PROBLEM TO WORK ON: Would you please copy each line below that includes the string "went"?

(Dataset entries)
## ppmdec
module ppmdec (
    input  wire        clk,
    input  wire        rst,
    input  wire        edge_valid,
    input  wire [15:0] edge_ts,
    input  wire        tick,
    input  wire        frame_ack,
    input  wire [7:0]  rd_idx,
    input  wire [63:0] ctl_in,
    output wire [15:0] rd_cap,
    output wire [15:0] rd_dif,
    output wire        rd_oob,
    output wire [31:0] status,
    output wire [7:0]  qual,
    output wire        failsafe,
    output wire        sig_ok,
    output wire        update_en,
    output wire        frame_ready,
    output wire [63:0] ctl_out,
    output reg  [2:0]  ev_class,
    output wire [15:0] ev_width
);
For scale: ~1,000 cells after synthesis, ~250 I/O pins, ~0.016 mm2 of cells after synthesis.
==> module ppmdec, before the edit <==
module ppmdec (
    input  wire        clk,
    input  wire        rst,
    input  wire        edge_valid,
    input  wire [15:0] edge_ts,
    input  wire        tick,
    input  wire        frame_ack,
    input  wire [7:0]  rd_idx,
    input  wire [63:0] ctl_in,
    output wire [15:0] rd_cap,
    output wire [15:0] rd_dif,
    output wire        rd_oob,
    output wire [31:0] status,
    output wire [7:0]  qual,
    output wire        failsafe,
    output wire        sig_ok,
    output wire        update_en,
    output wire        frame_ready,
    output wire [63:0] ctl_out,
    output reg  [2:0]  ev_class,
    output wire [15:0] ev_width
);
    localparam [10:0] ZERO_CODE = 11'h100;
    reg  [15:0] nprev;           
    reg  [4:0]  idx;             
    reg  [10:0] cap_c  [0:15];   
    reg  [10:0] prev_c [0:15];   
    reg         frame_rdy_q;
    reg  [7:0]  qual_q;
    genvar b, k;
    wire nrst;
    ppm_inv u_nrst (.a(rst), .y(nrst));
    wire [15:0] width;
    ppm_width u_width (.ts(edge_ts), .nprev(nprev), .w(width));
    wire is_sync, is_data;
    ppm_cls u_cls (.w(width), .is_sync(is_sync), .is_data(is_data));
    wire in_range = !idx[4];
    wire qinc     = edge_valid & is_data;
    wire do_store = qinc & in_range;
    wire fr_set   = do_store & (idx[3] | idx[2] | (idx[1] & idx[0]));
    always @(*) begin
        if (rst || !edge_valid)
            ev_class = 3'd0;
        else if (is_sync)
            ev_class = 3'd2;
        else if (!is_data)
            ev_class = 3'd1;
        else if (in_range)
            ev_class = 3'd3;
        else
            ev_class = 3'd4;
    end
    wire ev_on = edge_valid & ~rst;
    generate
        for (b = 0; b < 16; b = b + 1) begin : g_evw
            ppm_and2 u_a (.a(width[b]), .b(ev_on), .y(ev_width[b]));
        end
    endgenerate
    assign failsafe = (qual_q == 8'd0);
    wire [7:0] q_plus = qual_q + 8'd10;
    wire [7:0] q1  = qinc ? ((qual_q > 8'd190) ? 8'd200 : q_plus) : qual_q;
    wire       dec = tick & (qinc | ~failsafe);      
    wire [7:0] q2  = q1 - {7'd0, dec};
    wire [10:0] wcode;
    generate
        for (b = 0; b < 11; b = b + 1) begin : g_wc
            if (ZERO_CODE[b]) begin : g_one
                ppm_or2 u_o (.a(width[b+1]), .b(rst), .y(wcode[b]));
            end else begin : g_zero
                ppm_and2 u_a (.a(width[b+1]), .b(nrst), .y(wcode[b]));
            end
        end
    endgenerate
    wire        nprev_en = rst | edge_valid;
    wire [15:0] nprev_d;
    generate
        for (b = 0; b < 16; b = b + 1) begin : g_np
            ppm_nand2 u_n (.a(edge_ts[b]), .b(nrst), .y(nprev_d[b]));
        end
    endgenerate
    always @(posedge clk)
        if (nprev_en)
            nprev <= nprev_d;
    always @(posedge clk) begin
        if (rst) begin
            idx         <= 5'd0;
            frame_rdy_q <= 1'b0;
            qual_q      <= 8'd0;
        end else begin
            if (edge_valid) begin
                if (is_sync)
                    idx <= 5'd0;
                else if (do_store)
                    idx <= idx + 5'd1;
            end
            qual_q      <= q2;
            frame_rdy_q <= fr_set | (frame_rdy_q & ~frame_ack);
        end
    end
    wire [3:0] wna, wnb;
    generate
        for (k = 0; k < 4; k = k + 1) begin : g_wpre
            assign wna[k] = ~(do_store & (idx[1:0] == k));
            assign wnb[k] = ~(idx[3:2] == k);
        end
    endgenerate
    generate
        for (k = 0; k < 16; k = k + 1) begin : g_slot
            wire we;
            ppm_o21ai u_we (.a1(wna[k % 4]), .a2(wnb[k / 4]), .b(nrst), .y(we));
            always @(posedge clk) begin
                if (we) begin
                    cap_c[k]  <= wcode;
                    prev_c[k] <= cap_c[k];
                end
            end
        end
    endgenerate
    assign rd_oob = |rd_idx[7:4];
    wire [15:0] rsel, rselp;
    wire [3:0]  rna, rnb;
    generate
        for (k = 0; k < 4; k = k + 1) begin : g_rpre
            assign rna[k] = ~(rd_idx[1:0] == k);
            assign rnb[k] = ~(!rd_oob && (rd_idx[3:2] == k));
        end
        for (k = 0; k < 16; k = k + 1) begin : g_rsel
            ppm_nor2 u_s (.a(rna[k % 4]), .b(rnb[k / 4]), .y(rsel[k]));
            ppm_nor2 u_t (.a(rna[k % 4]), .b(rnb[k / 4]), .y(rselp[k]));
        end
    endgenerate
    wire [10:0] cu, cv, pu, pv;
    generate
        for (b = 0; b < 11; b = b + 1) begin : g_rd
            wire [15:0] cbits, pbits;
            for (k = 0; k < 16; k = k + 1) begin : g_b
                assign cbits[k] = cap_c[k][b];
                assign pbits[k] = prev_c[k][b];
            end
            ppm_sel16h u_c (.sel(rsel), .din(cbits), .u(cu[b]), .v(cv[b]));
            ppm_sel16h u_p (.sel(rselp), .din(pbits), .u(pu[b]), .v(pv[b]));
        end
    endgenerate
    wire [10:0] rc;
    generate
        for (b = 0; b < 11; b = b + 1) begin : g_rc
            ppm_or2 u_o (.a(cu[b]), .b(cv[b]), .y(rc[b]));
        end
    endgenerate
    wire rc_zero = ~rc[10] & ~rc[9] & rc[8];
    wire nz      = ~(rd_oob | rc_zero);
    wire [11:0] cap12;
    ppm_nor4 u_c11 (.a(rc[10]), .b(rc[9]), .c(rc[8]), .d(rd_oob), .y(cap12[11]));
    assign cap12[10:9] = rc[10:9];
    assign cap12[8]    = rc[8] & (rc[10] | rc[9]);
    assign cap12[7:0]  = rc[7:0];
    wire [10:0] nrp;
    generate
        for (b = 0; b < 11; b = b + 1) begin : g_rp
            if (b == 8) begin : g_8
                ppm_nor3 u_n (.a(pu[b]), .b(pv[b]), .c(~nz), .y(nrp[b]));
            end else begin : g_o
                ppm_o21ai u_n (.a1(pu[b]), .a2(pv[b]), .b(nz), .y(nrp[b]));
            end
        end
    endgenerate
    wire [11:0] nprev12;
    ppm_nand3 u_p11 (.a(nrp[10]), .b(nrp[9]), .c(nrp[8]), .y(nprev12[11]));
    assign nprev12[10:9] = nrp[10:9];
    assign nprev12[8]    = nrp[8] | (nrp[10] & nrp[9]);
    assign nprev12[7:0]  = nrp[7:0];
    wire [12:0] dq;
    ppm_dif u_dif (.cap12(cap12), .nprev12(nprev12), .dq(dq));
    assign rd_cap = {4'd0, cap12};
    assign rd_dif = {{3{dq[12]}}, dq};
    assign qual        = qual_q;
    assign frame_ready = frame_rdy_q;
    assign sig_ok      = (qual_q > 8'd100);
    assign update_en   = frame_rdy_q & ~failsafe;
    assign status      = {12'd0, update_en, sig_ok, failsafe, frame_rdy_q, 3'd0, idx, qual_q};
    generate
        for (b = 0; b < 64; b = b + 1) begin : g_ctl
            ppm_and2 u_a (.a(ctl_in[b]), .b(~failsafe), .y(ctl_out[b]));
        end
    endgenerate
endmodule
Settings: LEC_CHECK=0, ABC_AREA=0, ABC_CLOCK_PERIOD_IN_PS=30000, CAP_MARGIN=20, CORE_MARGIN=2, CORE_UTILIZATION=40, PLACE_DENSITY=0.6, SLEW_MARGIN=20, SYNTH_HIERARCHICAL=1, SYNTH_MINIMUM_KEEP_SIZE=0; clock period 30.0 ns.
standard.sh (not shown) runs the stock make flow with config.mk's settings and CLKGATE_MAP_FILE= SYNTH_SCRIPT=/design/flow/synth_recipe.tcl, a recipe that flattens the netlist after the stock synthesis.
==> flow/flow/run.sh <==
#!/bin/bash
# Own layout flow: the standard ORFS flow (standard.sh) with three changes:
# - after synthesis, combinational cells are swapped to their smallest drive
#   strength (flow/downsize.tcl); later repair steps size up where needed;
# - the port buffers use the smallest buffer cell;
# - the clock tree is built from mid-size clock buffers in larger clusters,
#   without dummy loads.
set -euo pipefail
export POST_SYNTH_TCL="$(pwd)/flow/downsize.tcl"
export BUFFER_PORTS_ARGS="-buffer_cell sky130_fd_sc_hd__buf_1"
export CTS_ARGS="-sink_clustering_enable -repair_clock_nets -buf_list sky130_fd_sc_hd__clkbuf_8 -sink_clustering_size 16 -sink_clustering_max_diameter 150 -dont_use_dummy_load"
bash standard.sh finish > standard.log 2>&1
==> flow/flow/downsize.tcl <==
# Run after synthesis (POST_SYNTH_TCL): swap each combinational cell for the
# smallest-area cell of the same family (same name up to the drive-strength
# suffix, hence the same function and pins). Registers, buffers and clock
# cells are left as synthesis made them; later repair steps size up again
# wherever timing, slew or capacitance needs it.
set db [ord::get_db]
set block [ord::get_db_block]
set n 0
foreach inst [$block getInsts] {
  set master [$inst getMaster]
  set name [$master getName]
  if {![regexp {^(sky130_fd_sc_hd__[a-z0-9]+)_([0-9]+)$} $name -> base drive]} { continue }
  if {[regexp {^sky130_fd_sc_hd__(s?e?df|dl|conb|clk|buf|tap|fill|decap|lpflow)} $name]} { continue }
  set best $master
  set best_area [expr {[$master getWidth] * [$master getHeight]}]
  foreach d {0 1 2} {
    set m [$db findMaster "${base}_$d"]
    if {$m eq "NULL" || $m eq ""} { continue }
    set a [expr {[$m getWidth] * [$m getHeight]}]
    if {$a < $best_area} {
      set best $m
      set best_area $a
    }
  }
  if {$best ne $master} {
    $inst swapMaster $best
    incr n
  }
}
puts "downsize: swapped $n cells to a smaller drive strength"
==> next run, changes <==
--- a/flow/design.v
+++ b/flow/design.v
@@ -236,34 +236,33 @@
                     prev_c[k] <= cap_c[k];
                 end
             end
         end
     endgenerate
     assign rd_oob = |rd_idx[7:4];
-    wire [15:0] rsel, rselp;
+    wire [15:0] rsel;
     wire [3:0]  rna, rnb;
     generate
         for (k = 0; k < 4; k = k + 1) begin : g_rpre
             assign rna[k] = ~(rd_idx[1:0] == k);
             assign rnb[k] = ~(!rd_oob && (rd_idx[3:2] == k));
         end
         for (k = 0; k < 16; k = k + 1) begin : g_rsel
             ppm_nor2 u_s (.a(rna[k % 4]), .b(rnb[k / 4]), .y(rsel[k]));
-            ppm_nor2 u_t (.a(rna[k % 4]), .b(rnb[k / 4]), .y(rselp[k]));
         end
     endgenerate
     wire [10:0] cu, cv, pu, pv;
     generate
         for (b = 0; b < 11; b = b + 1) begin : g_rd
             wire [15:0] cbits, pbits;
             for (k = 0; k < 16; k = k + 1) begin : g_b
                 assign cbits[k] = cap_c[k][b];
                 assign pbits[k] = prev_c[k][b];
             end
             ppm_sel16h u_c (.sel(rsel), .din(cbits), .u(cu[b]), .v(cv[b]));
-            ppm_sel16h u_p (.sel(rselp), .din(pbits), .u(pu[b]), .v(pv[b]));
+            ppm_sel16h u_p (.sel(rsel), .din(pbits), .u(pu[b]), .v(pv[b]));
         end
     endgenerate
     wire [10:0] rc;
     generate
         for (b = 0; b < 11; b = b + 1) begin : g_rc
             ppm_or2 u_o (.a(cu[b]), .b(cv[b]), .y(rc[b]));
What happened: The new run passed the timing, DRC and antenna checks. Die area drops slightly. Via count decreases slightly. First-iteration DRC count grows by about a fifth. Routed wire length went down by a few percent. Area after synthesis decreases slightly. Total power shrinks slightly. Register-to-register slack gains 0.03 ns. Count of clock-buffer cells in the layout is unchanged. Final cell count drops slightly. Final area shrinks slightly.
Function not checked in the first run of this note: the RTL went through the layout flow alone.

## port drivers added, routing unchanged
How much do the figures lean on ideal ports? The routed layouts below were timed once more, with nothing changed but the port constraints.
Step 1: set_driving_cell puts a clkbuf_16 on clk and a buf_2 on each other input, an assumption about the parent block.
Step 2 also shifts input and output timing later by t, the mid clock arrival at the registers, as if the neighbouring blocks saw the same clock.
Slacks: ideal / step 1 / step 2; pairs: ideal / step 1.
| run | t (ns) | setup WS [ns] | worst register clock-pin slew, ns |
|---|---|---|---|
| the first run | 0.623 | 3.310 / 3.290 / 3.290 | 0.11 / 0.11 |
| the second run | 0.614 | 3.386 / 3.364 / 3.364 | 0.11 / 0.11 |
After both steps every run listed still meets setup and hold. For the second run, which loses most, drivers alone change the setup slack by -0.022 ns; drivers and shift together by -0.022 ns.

...

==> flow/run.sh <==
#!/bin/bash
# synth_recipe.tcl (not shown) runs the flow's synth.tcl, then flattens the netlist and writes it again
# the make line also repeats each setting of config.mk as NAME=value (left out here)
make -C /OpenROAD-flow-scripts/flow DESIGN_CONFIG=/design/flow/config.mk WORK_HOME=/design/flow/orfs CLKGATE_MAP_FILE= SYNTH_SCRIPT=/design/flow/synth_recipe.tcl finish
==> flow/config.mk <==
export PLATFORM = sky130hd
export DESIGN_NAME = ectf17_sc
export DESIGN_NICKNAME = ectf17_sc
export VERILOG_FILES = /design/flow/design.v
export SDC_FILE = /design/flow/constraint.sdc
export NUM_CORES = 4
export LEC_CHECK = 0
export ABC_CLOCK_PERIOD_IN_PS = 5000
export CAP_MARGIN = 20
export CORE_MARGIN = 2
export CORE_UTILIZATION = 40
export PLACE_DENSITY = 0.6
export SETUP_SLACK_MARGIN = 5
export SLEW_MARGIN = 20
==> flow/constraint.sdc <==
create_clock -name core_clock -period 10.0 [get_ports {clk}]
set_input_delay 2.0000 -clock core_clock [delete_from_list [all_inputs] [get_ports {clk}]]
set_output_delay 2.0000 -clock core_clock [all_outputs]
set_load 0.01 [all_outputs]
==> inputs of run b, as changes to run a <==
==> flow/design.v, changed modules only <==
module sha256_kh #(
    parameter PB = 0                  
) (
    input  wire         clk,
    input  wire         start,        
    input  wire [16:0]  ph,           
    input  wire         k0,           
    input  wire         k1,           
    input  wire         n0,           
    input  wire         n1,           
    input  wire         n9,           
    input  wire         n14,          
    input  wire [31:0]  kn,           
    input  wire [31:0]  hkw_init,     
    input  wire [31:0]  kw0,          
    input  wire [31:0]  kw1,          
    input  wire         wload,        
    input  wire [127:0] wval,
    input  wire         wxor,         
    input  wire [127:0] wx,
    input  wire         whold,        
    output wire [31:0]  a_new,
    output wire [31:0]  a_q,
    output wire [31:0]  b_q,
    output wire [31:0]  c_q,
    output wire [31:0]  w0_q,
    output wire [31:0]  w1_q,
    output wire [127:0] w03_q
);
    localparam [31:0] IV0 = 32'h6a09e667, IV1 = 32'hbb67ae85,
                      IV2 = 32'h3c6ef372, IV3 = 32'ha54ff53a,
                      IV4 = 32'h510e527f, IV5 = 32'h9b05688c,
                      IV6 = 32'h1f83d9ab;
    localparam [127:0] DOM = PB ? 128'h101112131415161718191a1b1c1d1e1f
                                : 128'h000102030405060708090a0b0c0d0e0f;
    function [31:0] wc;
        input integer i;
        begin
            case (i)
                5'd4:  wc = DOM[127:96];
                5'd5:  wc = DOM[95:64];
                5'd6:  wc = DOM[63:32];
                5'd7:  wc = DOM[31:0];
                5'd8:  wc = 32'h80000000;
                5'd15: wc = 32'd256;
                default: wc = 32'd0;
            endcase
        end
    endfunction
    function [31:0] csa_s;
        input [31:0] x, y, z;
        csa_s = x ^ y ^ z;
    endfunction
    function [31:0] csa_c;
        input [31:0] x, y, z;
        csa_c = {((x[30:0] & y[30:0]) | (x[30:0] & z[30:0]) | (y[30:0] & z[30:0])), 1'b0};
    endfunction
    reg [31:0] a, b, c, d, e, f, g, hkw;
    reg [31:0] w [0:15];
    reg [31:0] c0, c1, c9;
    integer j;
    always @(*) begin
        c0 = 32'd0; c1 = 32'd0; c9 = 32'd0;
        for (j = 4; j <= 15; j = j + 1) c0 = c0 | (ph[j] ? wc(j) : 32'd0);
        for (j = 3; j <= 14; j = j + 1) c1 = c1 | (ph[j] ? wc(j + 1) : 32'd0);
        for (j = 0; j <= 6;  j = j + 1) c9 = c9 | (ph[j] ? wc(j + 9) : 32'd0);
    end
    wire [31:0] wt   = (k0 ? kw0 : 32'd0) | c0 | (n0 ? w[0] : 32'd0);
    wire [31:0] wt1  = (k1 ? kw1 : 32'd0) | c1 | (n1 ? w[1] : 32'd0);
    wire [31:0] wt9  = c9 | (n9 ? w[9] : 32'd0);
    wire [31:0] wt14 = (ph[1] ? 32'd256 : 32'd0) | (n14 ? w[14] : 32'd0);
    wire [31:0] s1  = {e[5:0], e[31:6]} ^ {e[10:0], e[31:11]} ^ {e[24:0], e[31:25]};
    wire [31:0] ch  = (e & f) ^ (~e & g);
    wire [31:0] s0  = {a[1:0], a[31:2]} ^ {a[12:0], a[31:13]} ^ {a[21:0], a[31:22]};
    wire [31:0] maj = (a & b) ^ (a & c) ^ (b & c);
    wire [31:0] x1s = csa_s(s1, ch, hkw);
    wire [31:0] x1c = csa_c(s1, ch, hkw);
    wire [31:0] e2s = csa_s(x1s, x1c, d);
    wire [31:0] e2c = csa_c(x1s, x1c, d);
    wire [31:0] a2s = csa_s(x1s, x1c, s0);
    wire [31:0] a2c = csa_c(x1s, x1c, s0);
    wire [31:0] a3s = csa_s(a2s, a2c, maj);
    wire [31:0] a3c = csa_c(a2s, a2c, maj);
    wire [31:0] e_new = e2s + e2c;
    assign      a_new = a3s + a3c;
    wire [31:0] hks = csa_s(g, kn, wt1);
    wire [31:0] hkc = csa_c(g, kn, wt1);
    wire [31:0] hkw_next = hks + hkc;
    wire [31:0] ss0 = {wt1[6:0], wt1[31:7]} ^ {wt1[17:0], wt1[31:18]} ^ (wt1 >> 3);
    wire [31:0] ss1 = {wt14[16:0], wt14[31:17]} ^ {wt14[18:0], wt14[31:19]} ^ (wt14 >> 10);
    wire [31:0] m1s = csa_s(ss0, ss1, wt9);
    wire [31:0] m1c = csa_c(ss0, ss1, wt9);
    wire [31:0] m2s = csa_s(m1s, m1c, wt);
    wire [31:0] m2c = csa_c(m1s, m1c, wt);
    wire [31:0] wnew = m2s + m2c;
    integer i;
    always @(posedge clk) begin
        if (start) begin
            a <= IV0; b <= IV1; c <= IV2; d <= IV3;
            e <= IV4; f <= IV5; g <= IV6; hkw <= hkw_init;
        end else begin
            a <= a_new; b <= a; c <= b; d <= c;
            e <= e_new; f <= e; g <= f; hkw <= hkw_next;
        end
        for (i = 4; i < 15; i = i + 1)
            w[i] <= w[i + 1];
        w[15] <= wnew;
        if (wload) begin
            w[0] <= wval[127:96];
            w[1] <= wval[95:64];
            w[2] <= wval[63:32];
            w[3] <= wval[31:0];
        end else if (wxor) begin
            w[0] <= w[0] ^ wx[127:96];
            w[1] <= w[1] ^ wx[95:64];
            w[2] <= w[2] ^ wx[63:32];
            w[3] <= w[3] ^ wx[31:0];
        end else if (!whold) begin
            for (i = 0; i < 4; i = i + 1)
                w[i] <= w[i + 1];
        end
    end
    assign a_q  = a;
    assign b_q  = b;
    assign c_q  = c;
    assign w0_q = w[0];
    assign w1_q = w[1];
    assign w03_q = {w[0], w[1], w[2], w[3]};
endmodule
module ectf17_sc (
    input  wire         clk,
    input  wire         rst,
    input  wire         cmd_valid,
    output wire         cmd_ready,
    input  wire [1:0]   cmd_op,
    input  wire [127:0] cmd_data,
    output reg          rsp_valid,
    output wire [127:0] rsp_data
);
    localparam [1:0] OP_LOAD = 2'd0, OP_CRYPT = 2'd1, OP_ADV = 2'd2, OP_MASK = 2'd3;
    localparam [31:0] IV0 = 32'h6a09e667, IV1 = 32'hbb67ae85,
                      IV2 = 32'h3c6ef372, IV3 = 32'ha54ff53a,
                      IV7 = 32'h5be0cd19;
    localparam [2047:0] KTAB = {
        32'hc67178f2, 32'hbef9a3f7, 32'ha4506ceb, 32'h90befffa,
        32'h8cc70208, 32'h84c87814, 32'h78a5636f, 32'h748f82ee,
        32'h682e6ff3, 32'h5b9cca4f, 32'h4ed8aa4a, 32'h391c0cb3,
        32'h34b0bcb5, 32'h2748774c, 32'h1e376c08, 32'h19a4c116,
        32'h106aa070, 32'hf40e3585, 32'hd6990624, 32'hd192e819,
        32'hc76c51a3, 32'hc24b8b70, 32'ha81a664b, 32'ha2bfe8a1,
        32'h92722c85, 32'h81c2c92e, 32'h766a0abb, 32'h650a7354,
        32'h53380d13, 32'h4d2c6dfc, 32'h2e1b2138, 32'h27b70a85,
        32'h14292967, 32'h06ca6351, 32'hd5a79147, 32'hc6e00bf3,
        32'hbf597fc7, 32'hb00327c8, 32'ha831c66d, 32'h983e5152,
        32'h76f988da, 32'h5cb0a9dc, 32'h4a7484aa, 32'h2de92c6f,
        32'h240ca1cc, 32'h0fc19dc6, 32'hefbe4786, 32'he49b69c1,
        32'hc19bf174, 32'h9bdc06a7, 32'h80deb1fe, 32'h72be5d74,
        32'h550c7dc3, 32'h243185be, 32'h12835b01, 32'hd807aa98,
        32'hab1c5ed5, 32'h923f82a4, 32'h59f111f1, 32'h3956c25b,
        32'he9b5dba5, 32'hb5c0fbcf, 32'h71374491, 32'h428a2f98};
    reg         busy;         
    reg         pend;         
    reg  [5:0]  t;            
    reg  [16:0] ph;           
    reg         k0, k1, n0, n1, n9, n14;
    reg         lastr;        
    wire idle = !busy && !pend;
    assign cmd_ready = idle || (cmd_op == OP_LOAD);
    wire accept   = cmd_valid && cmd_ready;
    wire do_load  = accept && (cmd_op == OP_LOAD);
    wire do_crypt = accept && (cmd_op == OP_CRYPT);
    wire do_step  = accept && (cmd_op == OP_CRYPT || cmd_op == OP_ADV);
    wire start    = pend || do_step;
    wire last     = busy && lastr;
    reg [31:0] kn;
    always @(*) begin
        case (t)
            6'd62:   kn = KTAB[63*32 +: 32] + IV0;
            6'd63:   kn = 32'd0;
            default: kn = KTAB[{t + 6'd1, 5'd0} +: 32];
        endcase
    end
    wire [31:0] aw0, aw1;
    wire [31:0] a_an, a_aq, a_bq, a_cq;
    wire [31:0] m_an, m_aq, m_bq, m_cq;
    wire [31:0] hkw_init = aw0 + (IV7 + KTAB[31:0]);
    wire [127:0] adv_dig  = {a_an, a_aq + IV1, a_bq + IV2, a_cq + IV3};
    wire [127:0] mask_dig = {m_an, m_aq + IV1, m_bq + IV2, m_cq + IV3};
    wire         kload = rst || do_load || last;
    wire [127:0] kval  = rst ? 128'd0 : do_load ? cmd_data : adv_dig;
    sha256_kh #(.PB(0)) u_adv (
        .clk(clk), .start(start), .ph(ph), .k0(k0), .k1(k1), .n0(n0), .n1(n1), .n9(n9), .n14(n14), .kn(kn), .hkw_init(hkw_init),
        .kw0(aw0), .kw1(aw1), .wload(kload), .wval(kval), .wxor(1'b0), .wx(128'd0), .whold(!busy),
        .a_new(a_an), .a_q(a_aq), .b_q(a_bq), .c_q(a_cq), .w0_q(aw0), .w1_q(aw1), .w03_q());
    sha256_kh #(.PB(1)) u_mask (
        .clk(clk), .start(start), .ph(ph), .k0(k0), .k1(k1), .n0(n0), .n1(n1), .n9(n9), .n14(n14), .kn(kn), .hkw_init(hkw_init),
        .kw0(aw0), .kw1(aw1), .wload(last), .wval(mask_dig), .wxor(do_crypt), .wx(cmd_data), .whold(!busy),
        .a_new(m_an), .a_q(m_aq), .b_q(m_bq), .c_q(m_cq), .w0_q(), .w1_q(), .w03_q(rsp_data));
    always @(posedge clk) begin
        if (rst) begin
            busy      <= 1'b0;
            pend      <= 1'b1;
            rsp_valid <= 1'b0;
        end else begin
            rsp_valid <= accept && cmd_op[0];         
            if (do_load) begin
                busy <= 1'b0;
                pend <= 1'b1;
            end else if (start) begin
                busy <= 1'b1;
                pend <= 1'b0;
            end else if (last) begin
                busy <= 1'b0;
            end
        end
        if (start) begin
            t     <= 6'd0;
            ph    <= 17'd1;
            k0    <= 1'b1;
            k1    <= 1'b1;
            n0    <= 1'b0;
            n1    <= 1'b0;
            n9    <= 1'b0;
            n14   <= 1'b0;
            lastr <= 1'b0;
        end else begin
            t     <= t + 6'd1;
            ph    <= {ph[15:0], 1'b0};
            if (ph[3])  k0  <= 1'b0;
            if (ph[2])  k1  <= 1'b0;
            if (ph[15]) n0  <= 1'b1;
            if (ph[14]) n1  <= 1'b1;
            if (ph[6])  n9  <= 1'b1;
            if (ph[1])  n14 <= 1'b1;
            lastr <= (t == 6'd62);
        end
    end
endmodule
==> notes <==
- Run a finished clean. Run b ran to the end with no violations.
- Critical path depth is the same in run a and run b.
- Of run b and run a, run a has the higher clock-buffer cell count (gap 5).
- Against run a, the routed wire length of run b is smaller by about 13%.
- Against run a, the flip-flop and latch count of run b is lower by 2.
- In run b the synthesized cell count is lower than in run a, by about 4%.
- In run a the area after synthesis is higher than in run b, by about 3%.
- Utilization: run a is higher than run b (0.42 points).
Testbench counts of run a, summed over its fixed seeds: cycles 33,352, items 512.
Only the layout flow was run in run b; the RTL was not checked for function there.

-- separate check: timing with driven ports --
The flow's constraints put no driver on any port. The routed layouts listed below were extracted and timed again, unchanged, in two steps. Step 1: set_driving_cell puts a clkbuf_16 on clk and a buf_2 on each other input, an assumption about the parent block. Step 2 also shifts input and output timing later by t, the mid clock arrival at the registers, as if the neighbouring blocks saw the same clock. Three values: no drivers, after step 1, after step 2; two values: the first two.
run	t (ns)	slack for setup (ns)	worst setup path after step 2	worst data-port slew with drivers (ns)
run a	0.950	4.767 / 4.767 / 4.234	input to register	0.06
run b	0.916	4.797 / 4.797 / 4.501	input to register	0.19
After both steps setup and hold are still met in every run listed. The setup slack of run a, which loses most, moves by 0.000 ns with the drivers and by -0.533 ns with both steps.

SOLUTION TO THE EXERCISE:
What happened: The new run passed the timing, DRC and antenna checks. Die area drops slightly. Via count decreases slightly. First-iteration DRC count grows by about a fifth. Routed wire length went down by a few percent. Area after synthesis decreases slightly. Total power shrinks slightly. Register-to-register slack gains 0.03 ns. Count of clock-buffer cells in the layout is unchanged. Final cell count drops slightly. Final area shrinks slightly.
Function not checked in the first run of this note: the RTL went through the layout flow alone.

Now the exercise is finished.